The task> Give back exactly the lines of the data below, starting with the line that has "[routing by layer]" and going on through the line that has "hold buffers: 0 / 0".

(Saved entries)
————
## flow/config.mk

```make
export PLATFORM = sky130hd
export DESIGN_NAME = rca_16
export DESIGN_NICKNAME = rca_16
export VERILOG_FILES = /design/flow/design.v
export SDC_FILE = /design/flow/constraint.sdc
export NUM_CORES = 4
export LEC_CHECK = 1
export CORE_AREA = 10 10 70 70
export DIE_AREA = 0 0 80 80
```

## flow/constraint.sdc

```tcl
current_design rca_16

set clk_period 8.7
set clk_io_pct 0.2

create_clock -name clk0 -period $clk_period

set non_clock_inputs [all_inputs -no_clocks]
set_input_delay [expr $clk_period * $clk_io_pct] -clock clk0 $non_clock_inputs
set_output_delay [expr $clk_period * $clk_io_pct] -clock clk0 [all_outputs]
```

## flow/design.v

```verilog
module full_adder(in0, in1, cin, sum, cout);
	input in0, in1, cin;
	output sum, cout;
	wire in0xorin1;
	wire [2:0] in0nds;
	wire or0;
	xor (in0xorin1, in0, in1);
	xor (sum, in0xorin1, cin);
	and (in0nds[0], in0, in1);
	and (in0nds[1], in0, cin);
	and (in0nds[2], in1, cin);
	or (or0, in0nds[0], in0nds[1]);
	or (cout, or0, in0nds[2]);
endmodule
module rca_16(operand0, operand1, cin, sum, cout, overflow);
	input [15:0] operand0, operand1;
	input cin;
	output [15:0] sum;
	output cout, overflow;
	wire [15:1] cBetween;
	genvar i;
	full_adder fa0(operand0[0], operand1[0], cin, sum[0], cBetween[1]);	
	generate 
		for (i = 1; i < 15; i = i + 1) begin : generateFAs4RCA
			full_adder fa(operand0[i], operand1[i], cBetween[i], sum[i], cBetween[i+1]);
		end	
	endgenerate
	full_adder fa15(operand0[15], operand1[15], cBetween[15], sum[15], cout);
	xor xor_overflow(overflow, cBetween[15], cout);
endmodule
```

## flow/run.sh

```bash
#!/bin/bash
# OpenROAD 26Q1-2900-gdf79404cd8, Yosys 0.63+post, stock flow scripts
make -C /OpenROAD-flow-scripts/flow DESIGN_CONFIG=/design/flow/config.mk WORK_HOME=/design/flow/orfs finish
```

==> results_dict.tcl <==
# metrics dict for downstream scripts
set metrics [dict create \
    timing.final.crit_share_pct 107 \
    layout.area.seq_sq_um 0 \
    xor_area_share_pct 1.80 \
    cp-end-kind "output port" \
    maxCapViolations 0 \
    grt_max_degree 3 \
    period_minus_slack_ps 9310 \
    worst_slew_pin_slew_ps 112 \
    fin_area_sq_um 988 \
    fin_ws_ps -607 \
    gp_congestion 0.885 \
    first_pass_iters 1 \
    ir_drop_mv 0.0290 \
    die_height_um 80 \
    fmax_ghz 0.107 \
    warnings 35 \
    postSynthSeqShare_pct 0 \
    die_w_um 80 \
    hpwl_um 1680 \
    ant_nets 0 \
    finalSetupViolCount 4 \
    logic_family "adder cells" \
    avgRoutedWirePerCell_um 13.5 \
    hp-start "operand1[0]" \
    drv_slew 0 \
    ys_sh_simple_pct 0 \
    ys_cells 43 \
    synth-adder-area-share_pct 65.8 \
    arrival_ps 7570 \
    core-area_sq_um 3420 \
    leakagePower_nw 0.382 \
    synth_cell_type_count 4 \
    fp_util_pct 14.2 \
    routed_wl_um 1690 \
    vias_per_cell 3.22 \
    ys_warn_count 0 \
    syn-cell-area_sq_um 487 \
    worst-setup-path-type "in -> out" \
    place_area_sq_um 1000 \
    avgSynthCellArea_sq_um 11.3 \
    nFlopsAndLatches 0 \
    antenna_found_initial 0 \
    hold_path_depth 5 \
    hold_ws_ps 4210 \
    ys_chip_area_sq_um 487 \
    drc 0 \
    nClkBuffers 0 \
    overflow 0 \
    layout-drive-gt1-share_pct 39.2 \
    relSlewSlack_pct 92.5 \
    worst_ep_required_time_ps 6960 \
    synth_cells 43 \
    grt_pass1_vias 493 \
    cts_setup_buffers 0 \
    dp.cells 125 \
    hold_class "in -> out" \
    grt_use_total_pct 5.06 \
    power.density_nw_per_um2 67.1 \
    hold_viol_final 0 \
    insertedDiodeCount 0 \
    fillers 355 \
    die_area_sq_um 6400 \
    io_buffer_count 51 \
    crit_path_start_kind "input port" \
    area_delta_synth_final_pct 103 \
    num_rows 21 \
    violations "setup timing" \
    aoi_share_pct 0 \
    final_cell_count_no_fill 125 \
    grt_pass1_wl_um 2500 \
    drtIter0Drc 0 \
    cp_max_fo 2 \
    area.combinational_sq_um 369 \
    grt_setup_unrepaired "yes" \
    hold_end "sum[0]" \
    vias 402 \
    status "finished with violations" \
    ys_sh_mux_pct 0 \
    io_pins 51 \
]
[how the worst max path moves through the flow]
stage | start | end | cells past startpoint
4_1_cts | cin | sum[15] | 22
5_1_grt | cin | sum[15] | 22
6_report | cin | sum[15] | 22
[power breakdown]
group | leakage, nW | switching, mW | internal, mW | total [mW]
clock | 0 | 0 | 0 | 0
combinational | 0.382 | 0.0191 | 0.0472 | 0.0663
sequential | 0 | 0 | 0 | 0
[placed cells by master (no fill, tap or decap)]
cell             synthesis  routed
dlygate4sd2_1            0       2
fa_2                     0      16
dlymetal6s2s_1           0       1
inv_6                    0       1
buf_2                    0       4
buf_6                    0       3
inv_2                    0       4
buf_4                   16       1
inv_12                   0       1
buf_8                    0       1
clkdlybuf4s50_1          0      40
inv_1                   10       4
xnor2_1                  1       1
[cells in the mapped netlist]
| cell | instances | area, sq um |
|---|---|---|
| fa_1 | 16 | 320 |
| inv_1 | 10 | 37.5 |
| buf_4 | 16 | 120 |
| xnor2_1 | 1 | 8.76 |
[cell families after synthesis]
group | after synthesis
buffers and inverters | 26
adder cells (fa/ha/maj) | 16
XOR/XNOR | 1
[routing by layer]
metal	track usage [%]	share of wire (%)	routed length, um
met3	7.05	37	633
met1	5.22	32	544
met4	0	0	0
met5	0	0	0
met2	6.26	30	515
[repair_timing]
action / in CTS / in global routing
gates cloned: 0 / 0
pin swaps: 2 / 2
hold buffers: 0 / 0
setup endpoints to repair: 7 / 6
gates resized: 35 / 4
[layout make-up]
| class | count | area share, % |
|---|---|---|
| repair buffers | 52 | 51.3 |
| inverters | 10 | 5.57 |
| multi-input cells | 17 | 37.3 |
| well taps | 46 | 5.82 |
[worst max-delay path, stage by stage]
cell and delay [ps]:
buf_8 110, inv_12 40, fa_2 180, inv_2 40, fa_2 340, fa_2 350, fa_2 350, fa_2 340
fa_2 340, fa_2 340, fa_2 340, fa_2 340, fa_2 340, fa_2 340, fa_2 340, fa_2 340
fa_2 340, fa_2 360, inv_2 60, fa_2 420, inv_2 60, buf_6 80
[stage by stage]
| step | setup slack, ps | setup TNS, ps | total power, mW | utilization (%) |
|---|---|---|---|---|
| after global placement | -1480 | -6360 | 0.0714 | 29.3 |
| after global routing | -737 | -2230 | 0.0746 | 28.9 |
| after CTS | -658 | -1860 | 0.0673 | 28.5 |
| final | -607 | -1660 | 0.0663 | 28.9 |
| after floorplan | -384 | -572 | 0.0339 | - |
| after detailed placement | -1510 | -6540 | 0.0715 | 29.3 |
Power figures rest on the tool's default switching activity, not on a simulated workload.
**/design/flow/run.sh**
```bash
#!/bin/bash
# OpenROAD 26Q1-2900-gdf79404cd8, Yosys 0.63+post, stock flow scripts
make -C /OpenROAD-flow-scripts/flow DESIGN_CONFIG=/design/flow/config.mk WORK_HOME=/design/flow/orfs finish
```
**/design/flow/config.mk**
```make
export PLATFORM = sky130hd
export DESIGN_NAME = operandLess
export DESIGN_NICKNAME = operandLess
export VERILOG_FILES = /design/flow/design.v
export SDC_FILE = /design/flow/constraint.sdc
export NUM_CORES = 4
export LEC_CHECK = 1
export CORE_AREA = 10 10 70 70
export DIE_AREA = 0 0 80 80
```
**/design/flow/constraint.sdc**
```tcl
current_design operandLess

set clk_period 1.0
set clk_io_pct 0.2

create_clock -name clk0 -period $clk_period

set non_clock_inputs [all_inputs -no_clocks]
set_input_delay [expr $clk_period * $clk_io_pct] -clock clk0 $non_clock_inputs
set_output_delay [expr $clk_period * $clk_io_pct] -clock clk0 [all_outputs]
```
————
Task solution>
[routing by layer]
metal	track usage [%]	share of wire (%)	routed length, um
met3	7.05	37	633
met1	5.22	32	544
met4	0	0	0
met5	0	0	0
met2	6.26	30	515
[repair_timing]
action / in CTS / in global routing
gates cloned: 0 / 0
pin swaps: 2 / 2
hold buffers: 0 / 0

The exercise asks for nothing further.